Aim of the exercise: Please tell how many of the lines below contain "router", using only a number.

Listed entries:
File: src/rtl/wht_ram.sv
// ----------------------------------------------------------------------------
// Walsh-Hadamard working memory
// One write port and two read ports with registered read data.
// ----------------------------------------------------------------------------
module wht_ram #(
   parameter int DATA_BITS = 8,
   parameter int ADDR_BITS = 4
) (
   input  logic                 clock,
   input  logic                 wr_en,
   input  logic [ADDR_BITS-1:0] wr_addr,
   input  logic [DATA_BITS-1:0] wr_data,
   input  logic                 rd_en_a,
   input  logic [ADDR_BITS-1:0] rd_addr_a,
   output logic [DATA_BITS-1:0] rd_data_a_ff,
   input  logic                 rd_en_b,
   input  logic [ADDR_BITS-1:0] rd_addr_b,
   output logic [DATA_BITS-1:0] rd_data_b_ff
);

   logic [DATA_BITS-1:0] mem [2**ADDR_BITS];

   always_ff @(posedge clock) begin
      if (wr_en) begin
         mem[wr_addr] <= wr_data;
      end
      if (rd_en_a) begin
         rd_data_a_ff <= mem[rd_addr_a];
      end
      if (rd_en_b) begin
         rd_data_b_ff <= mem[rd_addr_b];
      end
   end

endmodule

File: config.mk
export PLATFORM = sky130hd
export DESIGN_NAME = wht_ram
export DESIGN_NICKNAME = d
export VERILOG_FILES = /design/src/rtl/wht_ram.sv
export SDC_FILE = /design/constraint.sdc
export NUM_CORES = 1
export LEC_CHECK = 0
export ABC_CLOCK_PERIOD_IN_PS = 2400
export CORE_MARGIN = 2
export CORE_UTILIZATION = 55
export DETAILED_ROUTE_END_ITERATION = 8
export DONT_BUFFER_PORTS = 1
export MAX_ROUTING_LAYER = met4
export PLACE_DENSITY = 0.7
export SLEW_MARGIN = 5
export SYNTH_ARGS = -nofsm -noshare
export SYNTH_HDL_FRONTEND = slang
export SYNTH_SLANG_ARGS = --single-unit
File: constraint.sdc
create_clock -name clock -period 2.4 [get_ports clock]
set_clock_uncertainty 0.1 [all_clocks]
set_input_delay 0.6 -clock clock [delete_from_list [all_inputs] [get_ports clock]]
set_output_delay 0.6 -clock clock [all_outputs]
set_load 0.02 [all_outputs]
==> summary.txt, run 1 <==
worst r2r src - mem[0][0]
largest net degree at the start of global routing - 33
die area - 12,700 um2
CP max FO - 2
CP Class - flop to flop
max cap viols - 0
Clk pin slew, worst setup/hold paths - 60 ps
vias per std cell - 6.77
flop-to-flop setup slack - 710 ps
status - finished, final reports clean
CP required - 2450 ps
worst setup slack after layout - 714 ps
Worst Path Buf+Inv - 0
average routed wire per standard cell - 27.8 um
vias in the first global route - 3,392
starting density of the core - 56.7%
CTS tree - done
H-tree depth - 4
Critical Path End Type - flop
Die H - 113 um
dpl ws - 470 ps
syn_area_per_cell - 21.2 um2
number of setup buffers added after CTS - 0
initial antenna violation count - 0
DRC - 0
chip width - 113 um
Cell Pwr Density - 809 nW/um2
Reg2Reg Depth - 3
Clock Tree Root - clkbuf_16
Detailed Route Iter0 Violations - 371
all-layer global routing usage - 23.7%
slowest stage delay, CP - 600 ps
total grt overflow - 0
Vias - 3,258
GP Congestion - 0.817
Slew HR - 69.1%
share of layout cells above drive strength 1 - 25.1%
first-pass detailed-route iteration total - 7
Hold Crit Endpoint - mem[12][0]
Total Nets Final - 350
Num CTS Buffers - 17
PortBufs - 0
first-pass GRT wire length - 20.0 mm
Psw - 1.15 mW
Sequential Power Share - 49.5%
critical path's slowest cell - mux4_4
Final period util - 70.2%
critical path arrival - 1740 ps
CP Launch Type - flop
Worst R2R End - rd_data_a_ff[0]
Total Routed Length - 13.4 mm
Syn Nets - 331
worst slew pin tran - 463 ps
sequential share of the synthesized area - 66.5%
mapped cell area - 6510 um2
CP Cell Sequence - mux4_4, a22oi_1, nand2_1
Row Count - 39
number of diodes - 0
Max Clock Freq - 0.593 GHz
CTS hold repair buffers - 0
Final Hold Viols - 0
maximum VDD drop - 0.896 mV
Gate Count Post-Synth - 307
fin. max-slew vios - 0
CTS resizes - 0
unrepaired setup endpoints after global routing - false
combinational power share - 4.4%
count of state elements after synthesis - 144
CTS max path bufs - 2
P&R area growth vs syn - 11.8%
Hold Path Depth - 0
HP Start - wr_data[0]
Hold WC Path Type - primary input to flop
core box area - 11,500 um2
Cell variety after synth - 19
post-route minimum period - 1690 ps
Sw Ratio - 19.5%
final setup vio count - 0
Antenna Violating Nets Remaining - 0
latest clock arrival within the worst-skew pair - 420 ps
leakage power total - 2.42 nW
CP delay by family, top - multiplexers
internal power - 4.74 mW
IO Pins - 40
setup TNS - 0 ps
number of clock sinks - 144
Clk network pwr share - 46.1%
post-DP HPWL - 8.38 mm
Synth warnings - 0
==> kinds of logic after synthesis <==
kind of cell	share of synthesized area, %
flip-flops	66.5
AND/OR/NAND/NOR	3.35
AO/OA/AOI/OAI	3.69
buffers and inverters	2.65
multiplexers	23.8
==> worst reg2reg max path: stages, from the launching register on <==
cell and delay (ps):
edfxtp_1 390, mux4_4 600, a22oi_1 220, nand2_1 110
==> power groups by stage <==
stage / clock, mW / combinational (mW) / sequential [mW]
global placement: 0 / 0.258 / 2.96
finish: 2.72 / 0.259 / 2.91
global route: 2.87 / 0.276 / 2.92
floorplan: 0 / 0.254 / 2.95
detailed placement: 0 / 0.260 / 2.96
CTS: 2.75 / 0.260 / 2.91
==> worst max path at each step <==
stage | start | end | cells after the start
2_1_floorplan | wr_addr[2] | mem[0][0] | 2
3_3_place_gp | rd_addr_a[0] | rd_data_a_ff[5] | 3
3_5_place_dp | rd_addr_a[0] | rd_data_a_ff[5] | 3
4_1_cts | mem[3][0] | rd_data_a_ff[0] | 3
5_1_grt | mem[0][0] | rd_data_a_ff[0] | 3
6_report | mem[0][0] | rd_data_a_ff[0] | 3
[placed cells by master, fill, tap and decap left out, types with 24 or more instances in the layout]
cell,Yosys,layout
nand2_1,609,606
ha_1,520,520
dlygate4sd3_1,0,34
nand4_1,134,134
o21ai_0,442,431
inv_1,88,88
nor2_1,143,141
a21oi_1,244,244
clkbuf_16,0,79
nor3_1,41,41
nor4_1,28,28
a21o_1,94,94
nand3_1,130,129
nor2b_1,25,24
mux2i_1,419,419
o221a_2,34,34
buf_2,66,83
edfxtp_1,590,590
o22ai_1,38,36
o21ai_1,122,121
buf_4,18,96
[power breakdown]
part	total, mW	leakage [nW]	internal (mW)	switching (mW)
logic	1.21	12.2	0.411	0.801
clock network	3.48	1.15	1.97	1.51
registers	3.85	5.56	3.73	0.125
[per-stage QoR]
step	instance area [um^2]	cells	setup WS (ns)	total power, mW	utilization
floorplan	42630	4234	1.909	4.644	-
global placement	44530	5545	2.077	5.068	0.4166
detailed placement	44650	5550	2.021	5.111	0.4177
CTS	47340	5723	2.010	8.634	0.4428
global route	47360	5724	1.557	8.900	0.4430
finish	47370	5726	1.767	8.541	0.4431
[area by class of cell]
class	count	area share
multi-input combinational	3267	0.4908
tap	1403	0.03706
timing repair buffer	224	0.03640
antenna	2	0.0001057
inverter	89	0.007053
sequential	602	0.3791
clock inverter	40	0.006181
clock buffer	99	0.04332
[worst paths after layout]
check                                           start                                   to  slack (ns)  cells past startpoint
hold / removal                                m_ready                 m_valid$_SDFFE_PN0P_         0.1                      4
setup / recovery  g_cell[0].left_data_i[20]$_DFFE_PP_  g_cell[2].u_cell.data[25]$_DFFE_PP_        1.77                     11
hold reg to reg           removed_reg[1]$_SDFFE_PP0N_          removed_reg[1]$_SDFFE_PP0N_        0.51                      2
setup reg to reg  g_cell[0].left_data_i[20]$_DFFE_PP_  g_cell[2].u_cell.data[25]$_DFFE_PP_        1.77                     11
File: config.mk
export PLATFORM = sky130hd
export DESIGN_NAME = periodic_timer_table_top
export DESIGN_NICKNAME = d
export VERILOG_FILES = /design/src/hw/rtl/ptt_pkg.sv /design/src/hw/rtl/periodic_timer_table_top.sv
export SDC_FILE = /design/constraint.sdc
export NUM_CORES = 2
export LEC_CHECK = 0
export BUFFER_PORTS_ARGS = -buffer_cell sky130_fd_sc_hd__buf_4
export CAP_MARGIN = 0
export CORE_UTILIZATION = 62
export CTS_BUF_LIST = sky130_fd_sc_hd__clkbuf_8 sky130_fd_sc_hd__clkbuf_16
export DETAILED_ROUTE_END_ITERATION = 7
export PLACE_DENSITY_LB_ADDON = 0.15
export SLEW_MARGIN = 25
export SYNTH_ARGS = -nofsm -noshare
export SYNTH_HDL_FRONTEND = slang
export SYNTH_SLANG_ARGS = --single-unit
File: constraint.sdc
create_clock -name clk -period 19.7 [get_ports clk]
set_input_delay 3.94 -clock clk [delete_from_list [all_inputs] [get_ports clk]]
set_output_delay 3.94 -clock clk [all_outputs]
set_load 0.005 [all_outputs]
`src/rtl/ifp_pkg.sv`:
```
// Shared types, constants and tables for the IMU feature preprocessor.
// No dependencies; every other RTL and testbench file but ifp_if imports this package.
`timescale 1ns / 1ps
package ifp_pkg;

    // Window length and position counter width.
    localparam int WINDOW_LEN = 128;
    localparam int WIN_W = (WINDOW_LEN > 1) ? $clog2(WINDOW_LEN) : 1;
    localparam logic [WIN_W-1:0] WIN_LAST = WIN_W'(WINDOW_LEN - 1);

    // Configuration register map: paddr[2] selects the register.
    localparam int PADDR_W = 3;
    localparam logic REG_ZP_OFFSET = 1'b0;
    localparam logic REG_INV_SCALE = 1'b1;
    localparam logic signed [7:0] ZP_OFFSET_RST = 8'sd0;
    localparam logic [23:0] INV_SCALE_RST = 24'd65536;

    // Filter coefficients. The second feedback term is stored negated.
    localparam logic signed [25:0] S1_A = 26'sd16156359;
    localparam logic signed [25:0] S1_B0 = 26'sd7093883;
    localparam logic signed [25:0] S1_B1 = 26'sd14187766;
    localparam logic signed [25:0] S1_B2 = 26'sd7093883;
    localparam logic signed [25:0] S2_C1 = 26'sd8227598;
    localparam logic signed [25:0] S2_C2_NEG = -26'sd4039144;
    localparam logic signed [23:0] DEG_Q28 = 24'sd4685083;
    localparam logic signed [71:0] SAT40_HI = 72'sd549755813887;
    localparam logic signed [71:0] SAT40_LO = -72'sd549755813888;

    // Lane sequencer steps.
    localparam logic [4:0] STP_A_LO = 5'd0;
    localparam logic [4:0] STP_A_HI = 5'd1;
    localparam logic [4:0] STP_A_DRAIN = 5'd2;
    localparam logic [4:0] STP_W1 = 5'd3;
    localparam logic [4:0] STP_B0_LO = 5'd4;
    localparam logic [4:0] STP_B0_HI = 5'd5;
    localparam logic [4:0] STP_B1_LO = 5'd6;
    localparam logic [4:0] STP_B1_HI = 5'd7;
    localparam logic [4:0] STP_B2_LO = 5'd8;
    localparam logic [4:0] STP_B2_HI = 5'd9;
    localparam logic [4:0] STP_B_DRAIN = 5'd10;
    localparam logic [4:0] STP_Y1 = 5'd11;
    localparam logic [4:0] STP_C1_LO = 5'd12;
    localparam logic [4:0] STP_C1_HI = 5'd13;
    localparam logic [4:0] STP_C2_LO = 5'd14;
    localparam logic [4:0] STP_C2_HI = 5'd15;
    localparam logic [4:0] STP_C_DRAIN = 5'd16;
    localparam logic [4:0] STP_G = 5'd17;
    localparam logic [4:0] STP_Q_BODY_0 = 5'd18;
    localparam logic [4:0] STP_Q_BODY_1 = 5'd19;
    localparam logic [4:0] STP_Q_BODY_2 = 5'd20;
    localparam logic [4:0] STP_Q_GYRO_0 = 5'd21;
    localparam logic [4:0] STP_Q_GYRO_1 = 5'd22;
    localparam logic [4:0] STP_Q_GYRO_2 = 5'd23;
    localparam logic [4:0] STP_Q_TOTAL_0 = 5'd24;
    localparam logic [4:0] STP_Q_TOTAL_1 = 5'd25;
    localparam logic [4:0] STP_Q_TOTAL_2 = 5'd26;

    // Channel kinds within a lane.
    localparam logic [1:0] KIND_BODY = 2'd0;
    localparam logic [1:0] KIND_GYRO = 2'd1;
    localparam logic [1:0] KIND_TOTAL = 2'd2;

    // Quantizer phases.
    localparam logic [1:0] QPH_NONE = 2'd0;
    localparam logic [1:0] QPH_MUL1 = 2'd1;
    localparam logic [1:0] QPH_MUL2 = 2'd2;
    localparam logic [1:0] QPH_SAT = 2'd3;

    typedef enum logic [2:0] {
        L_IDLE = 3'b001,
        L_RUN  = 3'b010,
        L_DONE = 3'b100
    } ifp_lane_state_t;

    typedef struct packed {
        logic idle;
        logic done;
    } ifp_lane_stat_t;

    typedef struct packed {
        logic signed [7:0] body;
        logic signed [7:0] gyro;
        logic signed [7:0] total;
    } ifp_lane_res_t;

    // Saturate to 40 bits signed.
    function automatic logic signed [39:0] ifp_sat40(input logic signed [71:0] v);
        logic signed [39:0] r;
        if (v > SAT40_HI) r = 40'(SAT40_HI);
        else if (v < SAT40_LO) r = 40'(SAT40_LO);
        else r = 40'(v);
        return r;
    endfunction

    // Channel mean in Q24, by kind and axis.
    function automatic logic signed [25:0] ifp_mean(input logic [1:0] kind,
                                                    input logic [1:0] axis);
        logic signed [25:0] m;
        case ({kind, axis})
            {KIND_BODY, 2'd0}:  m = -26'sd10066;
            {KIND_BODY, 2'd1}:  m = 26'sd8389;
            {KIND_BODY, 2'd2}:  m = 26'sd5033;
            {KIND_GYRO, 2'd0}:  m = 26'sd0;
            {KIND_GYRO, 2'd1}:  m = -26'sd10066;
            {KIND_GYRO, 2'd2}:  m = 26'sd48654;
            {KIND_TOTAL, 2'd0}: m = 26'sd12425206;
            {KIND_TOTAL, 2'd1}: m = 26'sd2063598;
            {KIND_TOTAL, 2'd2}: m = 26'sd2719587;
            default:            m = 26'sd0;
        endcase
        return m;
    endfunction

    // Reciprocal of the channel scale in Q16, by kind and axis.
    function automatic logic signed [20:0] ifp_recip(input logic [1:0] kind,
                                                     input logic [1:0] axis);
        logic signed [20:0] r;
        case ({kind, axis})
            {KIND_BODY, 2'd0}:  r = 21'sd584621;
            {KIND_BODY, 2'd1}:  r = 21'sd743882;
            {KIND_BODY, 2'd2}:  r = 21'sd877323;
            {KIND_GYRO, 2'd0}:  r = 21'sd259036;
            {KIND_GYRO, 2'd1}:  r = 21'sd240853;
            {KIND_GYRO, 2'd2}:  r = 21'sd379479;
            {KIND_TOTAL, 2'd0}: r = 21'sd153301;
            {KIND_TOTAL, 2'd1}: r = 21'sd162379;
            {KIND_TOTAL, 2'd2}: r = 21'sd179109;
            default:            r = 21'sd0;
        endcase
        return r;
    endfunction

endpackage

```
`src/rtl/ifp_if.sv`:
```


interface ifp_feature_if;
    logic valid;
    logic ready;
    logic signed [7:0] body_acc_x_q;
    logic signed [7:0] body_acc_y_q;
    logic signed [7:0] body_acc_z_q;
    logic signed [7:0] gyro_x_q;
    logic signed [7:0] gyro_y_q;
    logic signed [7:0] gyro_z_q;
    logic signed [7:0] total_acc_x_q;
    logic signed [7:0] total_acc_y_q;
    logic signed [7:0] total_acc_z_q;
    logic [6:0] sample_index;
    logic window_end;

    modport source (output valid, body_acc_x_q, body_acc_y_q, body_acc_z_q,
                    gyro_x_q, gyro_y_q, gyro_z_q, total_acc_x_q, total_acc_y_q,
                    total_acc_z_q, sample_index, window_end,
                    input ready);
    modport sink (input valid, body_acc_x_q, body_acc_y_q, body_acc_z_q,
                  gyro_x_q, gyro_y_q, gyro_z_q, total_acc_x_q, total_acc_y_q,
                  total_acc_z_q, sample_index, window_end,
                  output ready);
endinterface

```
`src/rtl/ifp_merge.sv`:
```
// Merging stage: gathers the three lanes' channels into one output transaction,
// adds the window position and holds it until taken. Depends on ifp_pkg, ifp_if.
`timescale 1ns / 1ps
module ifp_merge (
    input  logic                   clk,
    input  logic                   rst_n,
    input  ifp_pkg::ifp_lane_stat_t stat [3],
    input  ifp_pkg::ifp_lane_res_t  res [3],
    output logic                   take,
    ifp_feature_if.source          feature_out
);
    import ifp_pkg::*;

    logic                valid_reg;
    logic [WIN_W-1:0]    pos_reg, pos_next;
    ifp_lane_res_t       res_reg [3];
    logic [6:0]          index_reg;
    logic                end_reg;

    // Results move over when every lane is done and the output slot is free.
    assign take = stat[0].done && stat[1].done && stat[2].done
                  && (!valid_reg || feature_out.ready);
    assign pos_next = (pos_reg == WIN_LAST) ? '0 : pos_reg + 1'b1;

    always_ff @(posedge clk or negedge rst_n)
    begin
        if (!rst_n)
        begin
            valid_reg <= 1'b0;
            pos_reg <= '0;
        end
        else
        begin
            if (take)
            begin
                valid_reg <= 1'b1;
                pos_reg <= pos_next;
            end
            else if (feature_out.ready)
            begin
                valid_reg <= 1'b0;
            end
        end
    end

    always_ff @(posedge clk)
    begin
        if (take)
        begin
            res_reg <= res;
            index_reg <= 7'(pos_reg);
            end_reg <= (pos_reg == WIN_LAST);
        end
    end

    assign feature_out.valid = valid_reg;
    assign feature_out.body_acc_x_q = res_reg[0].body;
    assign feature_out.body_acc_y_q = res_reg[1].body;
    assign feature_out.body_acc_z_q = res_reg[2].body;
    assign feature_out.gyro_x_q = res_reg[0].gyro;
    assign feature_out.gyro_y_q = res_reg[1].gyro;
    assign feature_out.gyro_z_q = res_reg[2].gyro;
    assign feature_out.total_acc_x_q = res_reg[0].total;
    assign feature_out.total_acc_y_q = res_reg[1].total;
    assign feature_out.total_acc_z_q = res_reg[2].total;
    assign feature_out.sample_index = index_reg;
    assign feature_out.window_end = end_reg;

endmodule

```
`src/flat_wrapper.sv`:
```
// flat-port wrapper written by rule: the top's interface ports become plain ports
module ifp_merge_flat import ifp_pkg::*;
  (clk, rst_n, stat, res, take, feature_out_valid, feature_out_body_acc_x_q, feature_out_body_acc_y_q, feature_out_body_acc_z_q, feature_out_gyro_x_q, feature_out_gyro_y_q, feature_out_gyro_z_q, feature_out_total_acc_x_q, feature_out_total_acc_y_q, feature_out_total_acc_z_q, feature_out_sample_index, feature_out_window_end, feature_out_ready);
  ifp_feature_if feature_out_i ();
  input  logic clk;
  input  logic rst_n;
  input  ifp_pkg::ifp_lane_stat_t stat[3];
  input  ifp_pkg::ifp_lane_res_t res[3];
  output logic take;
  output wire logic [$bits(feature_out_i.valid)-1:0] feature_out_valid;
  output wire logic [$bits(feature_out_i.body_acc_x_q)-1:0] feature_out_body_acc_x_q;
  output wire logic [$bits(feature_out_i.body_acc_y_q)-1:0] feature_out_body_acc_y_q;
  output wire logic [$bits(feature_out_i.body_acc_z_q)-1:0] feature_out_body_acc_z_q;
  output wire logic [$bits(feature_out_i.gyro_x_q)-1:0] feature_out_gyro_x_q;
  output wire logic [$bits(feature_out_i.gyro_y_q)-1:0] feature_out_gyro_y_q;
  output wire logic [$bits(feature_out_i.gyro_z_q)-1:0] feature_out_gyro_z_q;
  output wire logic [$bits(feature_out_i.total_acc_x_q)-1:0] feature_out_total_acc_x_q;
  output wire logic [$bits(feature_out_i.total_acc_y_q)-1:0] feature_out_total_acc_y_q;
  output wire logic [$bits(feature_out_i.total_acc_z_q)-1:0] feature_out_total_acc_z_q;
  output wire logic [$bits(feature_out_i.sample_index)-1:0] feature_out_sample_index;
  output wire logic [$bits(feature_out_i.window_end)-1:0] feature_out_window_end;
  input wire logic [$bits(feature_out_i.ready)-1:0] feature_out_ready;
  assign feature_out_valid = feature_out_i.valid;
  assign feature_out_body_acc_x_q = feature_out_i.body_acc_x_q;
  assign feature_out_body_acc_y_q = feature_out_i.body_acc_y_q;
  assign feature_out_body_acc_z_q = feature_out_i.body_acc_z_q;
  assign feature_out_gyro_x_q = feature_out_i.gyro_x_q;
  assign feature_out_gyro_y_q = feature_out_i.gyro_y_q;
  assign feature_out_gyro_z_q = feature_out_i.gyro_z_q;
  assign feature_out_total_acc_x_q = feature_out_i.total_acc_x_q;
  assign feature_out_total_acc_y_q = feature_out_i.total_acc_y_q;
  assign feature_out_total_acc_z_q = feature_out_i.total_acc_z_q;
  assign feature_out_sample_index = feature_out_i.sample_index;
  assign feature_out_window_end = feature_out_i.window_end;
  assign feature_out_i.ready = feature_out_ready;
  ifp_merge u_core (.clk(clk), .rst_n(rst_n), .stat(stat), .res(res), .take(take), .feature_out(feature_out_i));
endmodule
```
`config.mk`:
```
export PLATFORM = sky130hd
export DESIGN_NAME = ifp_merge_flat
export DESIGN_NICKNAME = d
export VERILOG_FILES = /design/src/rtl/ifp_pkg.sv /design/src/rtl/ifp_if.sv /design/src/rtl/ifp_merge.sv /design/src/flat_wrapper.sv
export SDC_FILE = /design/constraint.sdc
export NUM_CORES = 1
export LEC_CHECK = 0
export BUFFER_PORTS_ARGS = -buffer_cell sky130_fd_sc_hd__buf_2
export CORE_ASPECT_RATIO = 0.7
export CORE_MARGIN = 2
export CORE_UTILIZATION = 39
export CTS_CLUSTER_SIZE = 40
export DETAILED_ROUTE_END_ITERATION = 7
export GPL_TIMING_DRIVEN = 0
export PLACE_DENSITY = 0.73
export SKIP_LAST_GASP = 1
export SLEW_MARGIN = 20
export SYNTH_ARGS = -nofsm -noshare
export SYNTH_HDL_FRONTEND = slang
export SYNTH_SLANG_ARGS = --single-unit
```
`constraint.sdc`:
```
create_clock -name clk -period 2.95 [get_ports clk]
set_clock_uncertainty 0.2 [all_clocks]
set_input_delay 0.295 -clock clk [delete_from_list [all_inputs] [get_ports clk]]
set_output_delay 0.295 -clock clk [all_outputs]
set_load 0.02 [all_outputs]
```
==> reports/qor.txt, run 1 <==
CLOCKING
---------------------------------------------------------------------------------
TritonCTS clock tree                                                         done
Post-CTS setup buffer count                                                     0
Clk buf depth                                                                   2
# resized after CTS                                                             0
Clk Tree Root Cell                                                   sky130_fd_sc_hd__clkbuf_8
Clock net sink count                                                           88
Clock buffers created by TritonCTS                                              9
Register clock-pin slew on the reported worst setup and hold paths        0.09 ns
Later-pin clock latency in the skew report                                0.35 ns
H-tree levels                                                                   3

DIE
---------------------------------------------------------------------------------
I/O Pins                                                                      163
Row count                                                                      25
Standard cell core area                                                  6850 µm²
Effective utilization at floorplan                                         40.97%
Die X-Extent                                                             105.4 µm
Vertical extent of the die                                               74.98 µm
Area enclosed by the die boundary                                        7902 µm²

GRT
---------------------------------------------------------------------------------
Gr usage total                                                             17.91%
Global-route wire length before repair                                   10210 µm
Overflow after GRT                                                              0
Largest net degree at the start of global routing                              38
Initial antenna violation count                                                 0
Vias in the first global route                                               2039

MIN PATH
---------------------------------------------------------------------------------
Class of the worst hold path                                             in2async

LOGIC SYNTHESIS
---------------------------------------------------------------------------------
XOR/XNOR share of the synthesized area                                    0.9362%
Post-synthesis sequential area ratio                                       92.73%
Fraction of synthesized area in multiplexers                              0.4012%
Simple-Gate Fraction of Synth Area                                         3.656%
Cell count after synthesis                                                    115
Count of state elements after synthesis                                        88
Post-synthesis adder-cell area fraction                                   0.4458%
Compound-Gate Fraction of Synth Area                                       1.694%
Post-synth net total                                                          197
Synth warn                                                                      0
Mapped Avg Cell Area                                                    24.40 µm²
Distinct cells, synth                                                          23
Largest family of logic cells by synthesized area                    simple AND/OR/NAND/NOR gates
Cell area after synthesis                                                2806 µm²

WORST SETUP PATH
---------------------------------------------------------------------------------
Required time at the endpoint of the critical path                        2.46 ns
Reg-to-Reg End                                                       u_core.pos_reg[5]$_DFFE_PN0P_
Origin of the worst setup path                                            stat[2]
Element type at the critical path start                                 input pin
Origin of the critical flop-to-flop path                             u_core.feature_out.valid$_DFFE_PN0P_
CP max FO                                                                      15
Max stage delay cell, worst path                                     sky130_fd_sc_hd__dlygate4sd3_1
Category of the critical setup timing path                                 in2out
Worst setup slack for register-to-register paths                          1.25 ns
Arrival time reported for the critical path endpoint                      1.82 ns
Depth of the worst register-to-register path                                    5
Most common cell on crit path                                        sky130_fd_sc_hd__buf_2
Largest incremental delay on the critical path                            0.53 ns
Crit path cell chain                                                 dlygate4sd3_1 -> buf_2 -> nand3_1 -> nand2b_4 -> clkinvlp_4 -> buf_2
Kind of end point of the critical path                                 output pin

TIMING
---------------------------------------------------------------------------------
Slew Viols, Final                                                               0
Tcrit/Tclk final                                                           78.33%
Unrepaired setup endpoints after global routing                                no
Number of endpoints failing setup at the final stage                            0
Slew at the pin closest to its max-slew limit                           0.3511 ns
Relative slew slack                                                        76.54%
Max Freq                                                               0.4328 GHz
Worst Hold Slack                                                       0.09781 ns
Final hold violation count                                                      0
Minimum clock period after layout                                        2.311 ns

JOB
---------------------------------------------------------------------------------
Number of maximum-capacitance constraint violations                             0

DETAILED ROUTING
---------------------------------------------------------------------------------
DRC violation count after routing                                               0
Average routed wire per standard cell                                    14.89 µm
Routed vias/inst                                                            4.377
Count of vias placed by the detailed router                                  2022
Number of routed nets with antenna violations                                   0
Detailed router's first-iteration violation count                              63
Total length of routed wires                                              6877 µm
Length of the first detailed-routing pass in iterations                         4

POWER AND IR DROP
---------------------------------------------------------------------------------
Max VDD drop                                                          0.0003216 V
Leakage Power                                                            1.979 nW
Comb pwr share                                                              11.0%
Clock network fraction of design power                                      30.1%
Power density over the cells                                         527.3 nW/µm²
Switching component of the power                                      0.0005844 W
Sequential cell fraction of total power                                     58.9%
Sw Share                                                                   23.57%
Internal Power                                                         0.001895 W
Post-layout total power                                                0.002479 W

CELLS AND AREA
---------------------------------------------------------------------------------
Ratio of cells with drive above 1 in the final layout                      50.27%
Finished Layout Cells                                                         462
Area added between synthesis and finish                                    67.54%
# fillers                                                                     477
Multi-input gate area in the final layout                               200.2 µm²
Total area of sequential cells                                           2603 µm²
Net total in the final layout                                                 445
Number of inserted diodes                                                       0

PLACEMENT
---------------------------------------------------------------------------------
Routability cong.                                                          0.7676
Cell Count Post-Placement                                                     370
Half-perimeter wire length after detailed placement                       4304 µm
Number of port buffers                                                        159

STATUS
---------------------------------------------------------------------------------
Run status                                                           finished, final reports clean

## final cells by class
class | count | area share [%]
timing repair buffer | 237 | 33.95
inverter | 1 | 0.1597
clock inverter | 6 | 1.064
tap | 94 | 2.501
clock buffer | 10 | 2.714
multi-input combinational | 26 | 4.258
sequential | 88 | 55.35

Result: 2